Radical surgery with regional lymphadenectomy was performed, followed by chemotherapy and radiotherapy.

Outcome and Follow-Up

The patient is doing well 6 months after radical surgery and following 4 cycles of Herceptin-based chemotherapy.

Discussion

In addition to cervical lymphadenitis, tuberculosis in the head and neck region can produce isolated disease in the oral cavity, ear, salivary glands, temporomandibular joint, nose and larynx. Seventy-five percent of the head and neck tuberculosis patients do not have pulmonary involvement. Fine needle aspiration cytology is highly effective in the diagnosis of nodal tuberculosis. Malignancies in lymph nodes in our country are predominantly metastatic in nature with an incidence varying from 65.7% to 80.4%, and lymphomas range from 2% to 15.3% among lymph nodes aspirated from all sites. Enlarged lymph nodes are accessible for FNAC and are of importance especially to diagnose secondary or primary malignancies.

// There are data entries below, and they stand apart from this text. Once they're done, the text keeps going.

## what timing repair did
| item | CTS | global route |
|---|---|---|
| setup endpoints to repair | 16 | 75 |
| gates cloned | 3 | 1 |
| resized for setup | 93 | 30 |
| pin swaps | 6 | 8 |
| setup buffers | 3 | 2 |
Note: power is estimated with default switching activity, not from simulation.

It plays a significant role in developing countries like India, as it is a cheap procedure, simple to perform and has almost no complications. The diagnosis given on the cytological material is often the only diagnosis accepted and sometimes there is no further correlation with histopathology, especially in cases of advanced malignancies. It also provides clues for occult primaries and sometimes also surprises the clinician who does not suspect a malignancy. Cutaneous and subcutaneous metastases are very common in the head neck region, especially lymph nodes and also the breast tissues from a variety of primaries like the kidney, lung, colon and ovaries — but duct carcinoma primarily arising in the ectopic breast tissue in the neck is an unusual finding and easily missed on routine investigations, including FNAC, and therefore it needs a biopsy for confirmation. A high degree of clinical suspicion should be exercised.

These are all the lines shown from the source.